Data for analysis:

What follows belongs to an exercise in optimizing a design on an open flow for small area, a short achievable clock period and few clock cycles; a production flow would make more cautious choices. The RTL was checked by simulation tests, not by an equivalence proof against the original design.

==> 10-18 <==
## cvu_crc_engine
module cvu_crc_engine (
    input  wire        clk,
    input  wire        rst,
    output wire        ready,
    input  wire        start,
    input  wire [3:0]  preset,
    input  wire [6:0]  width,
    input  wire [63:0] poly,
    input  wire [63:0] init,
    input  wire [63:0] xorout,
    input  wire        refin,
    input  wire        refout,
    input  wire [24:0] length,
    input  wire [7:0]  control,
    input  wire [7:0]  checker_sel,
    input  wire [31:0] alive_ofs,
    input  wire [63:0] seed,
    input  wire [63:0] expect_val,
    output wire        in_ready,
    input  wire        in_valid,
    input  wire [31:0] in_data,
    input  wire        in_err,
    input  wire        alive_clr,
    input  wire [5:0]  alive_clr_id,
    output wire        done,
    output wire [63:0] result,
    output wire [7:0]  status,
    output wire [7:0]  alive
);
export LEC_CHECK = 0
export CAP_MARGIN = 20
export CORE_MARGIN = 2
export CORE_UTILIZATION = 30
export SETUP_SLACK_MARGIN = 0.5
export SLEW_MARGIN = 20
create_clock -name core_clock -period 22.0 [get_ports {clk}]
standard.sh (not shown) runs the stock make flow with config.mk's settings and CLKGATE_MAP_FILE= SYNTH_SCRIPT=/design/flow/synth_recipe.tcl, a recipe that flattens the netlist after the stock synthesis.
==> flow/flow/run.sh <==
#!/bin/bash
set -euo pipefail
bash standard.sh SETUP_SLACK_MARGIN=16 MATCH_CELL_FOOTPRINT=0 finish > flow_make.log 2>&1
==> inputs of 06-04, as changes to 10-18 <==
--- a/flow/design.v
+++ b/flow/design.v
@@ -67,13 +67,13 @@
     reg        d_refin, d_refl;
     reg [63:0] crc;         
     reg [31:8] extra;       
     reg [63:0] pal;         
     reg [31:0] gs;          
     reg [63:0] ev;          
-    reg [31:0] wd;          
+    reg [31:0] vr;          
     reg        wv;
     reg [31:8] prev;        
     reg        chk_valid_r;
     reg [3:0]  chk_last_r;
     reg        upd;
     reg        clr_q;
@@ -122,19 +122,21 @@
         p_xorout = ({64{pd[1] | pd[3]}} & 64'hFFFFFFFF) | ({64{pd[4]}} & 64'hFFFFFFFFFFFFFFFF) |
                    ({64{pd[5]}} & 64'hFF) | ({64{pd[7]}} & 64'h7);
         p_refin  = pd[1] | pd[3] | pd[4];
         p_refout = pd[1] | pd[3] | pd[4];
     end
     wire [6:0] w_eff = p_is ? p_w : d_w;
-    wire [63:0] sh_in  = st1 ? pal : st2 ? crc : st3 ? ev : rev64(crc);
+    wire        sh_fin = ~(st1 | st2 | st3);
+    wire [63:0] sh_in  = ({64{st1}} & pal) | ({64{st2}} & crc) | ({64{st3}} & ev) |
+                         ({64{sh_fin}} & rev64(crc));
     wire [63:0] sh_out = d_w[6] ? sh_in : ({sh_in[62:0], 1'b0} << (~d_w[5:0]));
     wire [95:0] sv96   = {sh_out, 32'd0} >> {pad, 3'b000};
     reg [31:0] v, tt;
     reg [63:0] crc_step;
     always @(*) begin
-        v = crc[63:32] ^ wd;        
+        v = vr;                     
         for (j = 0; j < 32; j = j + 1) begin
             tt[31 - j] = 1'b0;
             for (i = 0; i <= j; i = i + 1)
                 tt[31 - j] = tt[31 - j] ^ (gs[j - i] & v[31 - i]);
         end
         crc_step = {crc[31:0], extra, 8'd0};
@@ -237,13 +239,12 @@
                 chk_valid[d_chk] <= 1'b1;
             if (clr_q)
                 chk_valid[clr_id_q] <= 1'b0;
         end
     end
     always @(posedge clk) begin
-        wd          <= wnew;
         seed_r      <= seed;
         gs          <= gg;          
         chk_valid_r <= chk_valid[d_chk];
         chk_last_r  <= chk_last[d_chk];
         clr_id_q    <= alive_clr_id;
         if (upd)
@@ -280,34 +281,36 @@
             prev <= in_data[31:8];
         end
         if (take & (oc == 23'd0))
             ctr <= ctr_in;
         if (~busy)    pal <= poly;
         else if (st1) pal <= p_is ? p_pal : sh_out;
-        if (~busy)
+        vr <= (wv ? crc_step[63:32] : st2 ? sv96[95:64] : crc[63:32]) ^ wnew;
+        if (wv)
+            crc <= crc_step;
+        else if (st2)
+            crc <= sv96[95:32];
+        else if (~busy)
             crc <= init;
         else if (st1) begin
             if (c_seed_en)  crc <= seed_r;
             else if (p_is)  crc <= p_init;
-        end else if (st2)
-            crc <= sv96[95:32];
-        else if (wv)
-            crc <= crc_step;
-        if (st2)      extra <= sv96[31:8];
-        else if (wv)  extra <= 24'd0;
+        end
+        if (wv)       extra <= 24'd0;
+        else if (st2) extra <= sv96[31:8];
         if (~busy)    ev <= expect_val;
         else if (st1) ev <= ev ^ x_eff;
         else if (st3) ev <= d_refl ? rev64(ev) : sh_out;
-        if (~busy)
+        if (fin_ok)
+            result_r <= res_val;
+        else if (fin_fe | fin_mem)
+            result_r <= 64'd0;
+        else if (~busy)
             result_r <= xorout;
         else if (st1)
             result_r <= x_eff;
-        else if (fin_fe | fin_mem)
-            result_r <= 64'd0;
-        else if (fin_ok)
-            result_r <= res_val;
         if (fin_fe | fin_mem) begin
             status_r <= fin_fe ? S_FIELD : S_MEMORY;
             alive_hi <= 4'd0;
             alive_lo <= 2'd0;
         end else if (fin_ok) begin
             alive_hi <= c_alive_en ? ctr : 4'd0;
==> flow/flow/run.sh (replaced) <==
#!/bin/bash
# Layout flow: the standard layout (standard.sh runs the standard
# synthesis and the ORFS steps unchanged) with three settings changed:
#  - timing repair aims at a setup slack of 16.5 ns instead of 0.5 ns, so it
#    keeps shortening paths after the 22 ns clock is met;
#  - repair may swap a cell for one with another footprint;
set -euo pipefail
bash standard.sh SETUP_SLACK_MARGIN=16.5 MATCH_CELL_FOOTPRINT=0 \
    "BUFFER_PORTS_ARGS=-buffer_cell sky130_fd_sc_hd__buf_1" finish > flow_make.log 2>&1
==> flow_metrics.py <==
metrics = {
    "global_routing": {
        "antenna_found_initial": 65,
    },
    "setup_path": {
        "path_delay_family": "XOR/XNOR gates",
        "end_kind": "register",
        "path_depth": 16,
    },
    "layout": {
        "clkCellAreaFrac": 0.03824,
        "final_cell_area_sq_um": 96070,
    },
    "floorplan": {
        "die_w_um": 527.8,
    },
    "routing": {
        "wl_met2_um": 185000,
        "vias": 80190,
    },
    "clocking": {
        "clk_latency_ns": 0.84,
    },
    "logic_synthesis": {
        "synth_mux_area_frac": 0.06793,
    },
    "status": {
        "run_status": "finished clean",
    },
}
the above is filed under 10-18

Problem statement:
So that nothing is lost, return the listing exactly and completely.

Result of this task:
What follows belongs to an exercise in optimizing a design on an open flow for small area, a short achievable clock period and few clock cycles; a production flow would make more cautious choices. The RTL was checked by simulation tests, not by an equivalence proof against the original design.

==> 10-18 <==
## cvu_crc_engine
module cvu_crc_engine (
    input  wire        clk,
    input  wire        rst,
    output wire        ready,
    input  wire        start,
    input  wire [3:0]  preset,
    input  wire [6:0]  width,
    input  wire [63:0] poly,
    input  wire [63:0] init,
    input  wire [63:0] xorout,
    input  wire        refin,
    input  wire        refout,
    input  wire [24:0] length,
    input  wire [7:0]  control,
    input  wire [7:0]  checker_sel,
    input  wire [31:0] alive_ofs,
    input  wire [63:0] seed,
    input  wire [63:0] expect_val,
    output wire        in_ready,
    input  wire        in_valid,
    input  wire [31:0] in_data,
    input  wire        in_err,
    input  wire        alive_clr,
    input  wire [5:0]  alive_clr_id,
    output wire        done,
    output wire [63:0] result,
    output wire [7:0]  status,
    output wire [7:0]  alive
);
export LEC_CHECK = 0
export CAP_MARGIN = 20
export CORE_MARGIN = 2
export CORE_UTILIZATION = 30
export SETUP_SLACK_MARGIN = 0.5
export SLEW_MARGIN = 20
create_clock -name core_clock -period 22.0 [get_ports {clk}]
standard.sh (not shown) runs the stock make flow with config.mk's settings and CLKGATE_MAP_FILE= SYNTH_SCRIPT=/design/flow/synth_recipe.tcl, a recipe that flattens the netlist after the stock synthesis.
==> flow/flow/run.sh <==
#!/bin/bash
set -euo pipefail
bash standard.sh SETUP_SLACK_MARGIN=16 MATCH_CELL_FOOTPRINT=0 finish > flow_make.log 2>&1
==> inputs of 06-04, as changes to 10-18 <==
--- a/flow/design.v
+++ b/flow/design.v
@@ -67,13 +67,13 @@
     reg        d_refin, d_refl;
     reg [63:0] crc;         
     reg [31:8] extra;       
     reg [63:0] pal;         
     reg [31:0] gs;          
     reg [63:0] ev;          
-    reg [31:0] wd;          
+    reg [31:0] vr;          
     reg        wv;
     reg [31:8] prev;        
     reg        chk_valid_r;
     reg [3:0]  chk_last_r;
     reg        upd;
     reg        clr_q;
@@ -122,19 +122,21 @@
         p_xorout = ({64{pd[1] | pd[3]}} & 64'hFFFFFFFF) | ({64{pd[4]}} & 64'hFFFFFFFFFFFFFFFF) |
                    ({64{pd[5]}} & 64'hFF) | ({64{pd[7]}} & 64'h7);
         p_refin  = pd[1] | pd[3] | pd[4];
         p_refout = pd[1] | pd[3] | pd[4];
     end
     wire [6:0] w_eff = p_is ? p_w : d_w;
-    wire [63:0] sh_in  = st1 ? pal : st2 ? crc : st3 ? ev : rev64(crc);
+    wire        sh_fin = ~(st1 | st2 | st3);
+    wire [63:0] sh_in  = ({64{st1}} & pal) | ({64{st2}} & crc) | ({64{st3}} & ev) |
+                         ({64{sh_fin}} & rev64(crc));
     wire [63:0] sh_out = d_w[6] ? sh_in : ({sh_in[62:0], 1'b0} << (~d_w[5:0]));
     wire [95:0] sv96   = {sh_out, 32'd0} >> {pad, 3'b000};
     reg [31:0] v, tt;
     reg [63:0] crc_step;
     always @(*) begin
-        v = crc[63:32] ^ wd;        
+        v = vr;                     
         for (j = 0; j < 32; j = j + 1) begin
             tt[31 - j] = 1'b0;
             for (i = 0; i <= j; i = i + 1)
                 tt[31 - j] = tt[31 - j] ^ (gs[j - i] & v[31 - i]);
         end
         crc_step = {crc[31:0], extra, 8'd0};
@@ -237,13 +239,12 @@
                 chk_valid[d_chk] <= 1'b1;
             if (clr_q)
                 chk_valid[clr_id_q] <= 1'b0;
         end
     end
     always @(posedge clk) begin
-        wd          <= wnew;
         seed_r      <= seed;
         gs          <= gg;          
         chk_valid_r <= chk_valid[d_chk];
         chk_last_r  <= chk_last[d_chk];
         clr_id_q    <= alive_clr_id;
         if (upd)
@@ -280,34 +281,36 @@
             prev <= in_data[31:8];
         end
         if (take & (oc == 23'd0))
             ctr <= ctr_in;
         if (~busy)    pal <= poly;
         else if (st1) pal <= p_is ? p_pal : sh_out;
-        if (~busy)
+        vr <= (wv ? crc_step[63:32] : st2 ? sv96[95:64] : crc[63:32]) ^ wnew;
+        if (wv)
+            crc <= crc_step;
+        else if (st2)
+            crc <= sv96[95:32];
+        else if (~busy)
             crc <= init;
         else if (st1) begin
             if (c_seed_en)  crc <= seed_r;
             else if (p_is)  crc <= p_init;
-        end else if (st2)
-            crc <= sv96[95:32];
-        else if (wv)
-            crc <= crc_step;
-        if (st2)      extra <= sv96[31:8];
-        else if (wv)  extra <= 24'd0;
+        end
+        if (wv)       extra <= 24'd0;
+        else if (st2) extra <= sv96[31:8];
         if (~busy)    ev <= expect_val;
         else if (st1) ev <= ev ^ x_eff;
         else if (st3) ev <= d_refl ? rev64(ev) : sh_out;
-        if (~busy)
+        if (fin_ok)
+            result_r <= res_val;
+        else if (fin_fe | fin_mem)
+            result_r <= 64'd0;
+        else if (~busy)
             result_r <= xorout;
         else if (st1)
             result_r <= x_eff;
-        else if (fin_fe | fin_mem)
-            result_r <= 64'd0;
-        else if (fin_ok)
-            result_r <= res_val;
         if (fin_fe | fin_mem) begin
             status_r <= fin_fe ? S_FIELD : S_MEMORY;
             alive_hi <= 4'd0;
             alive_lo <= 2'd0;
         end else if (fin_ok) begin
             alive_hi <= c_alive_en ? ctr : 4'd0;
==> flow/flow/run.sh (replaced) <==
#!/bin/bash
# Layout flow: the standard layout (standard.sh runs the standard
# synthesis and the ORFS steps unchanged) with three settings changed:
#  - timing repair aims at a setup slack of 16.5 ns instead of 0.5 ns, so it
#    keeps shortening paths after the 22 ns clock is met;
#  - repair may swap a cell for one with another footprint;
set -euo pipefail
bash standard.sh SETUP_SLACK_MARGIN=16.5 MATCH_CELL_FOOTPRINT=0 \
    "BUFFER_PORTS_ARGS=-buffer_cell sky130_fd_sc_hd__buf_1" finish > flow_make.log 2>&1
==> flow_metrics.py <==
metrics = {
    "global_routing": {
        "antenna_found_initial": 65,
    },
    "setup_path": {
        "path_delay_family": "XOR/XNOR gates",
        "end_kind": "register",
        "path_depth": 16,
    },
    "layout": {
        "clkCellAreaFrac": 0.03824,
        "final_cell_area_sq_um": 96070,
    },
    "floorplan": {
        "die_w_um": 527.8,
    },
    "routing": {
        "wl_met2_um": 185000,
        "vias": 80190,
    },
    "clocking": {
        "clk_latency_ns": 0.84,
    },
    "logic_synthesis": {
        "synth_mux_area_frac": 0.06793,
    },
    "status": {
        "run_status": "finished clean",
    },
}
the above is filed under 10-18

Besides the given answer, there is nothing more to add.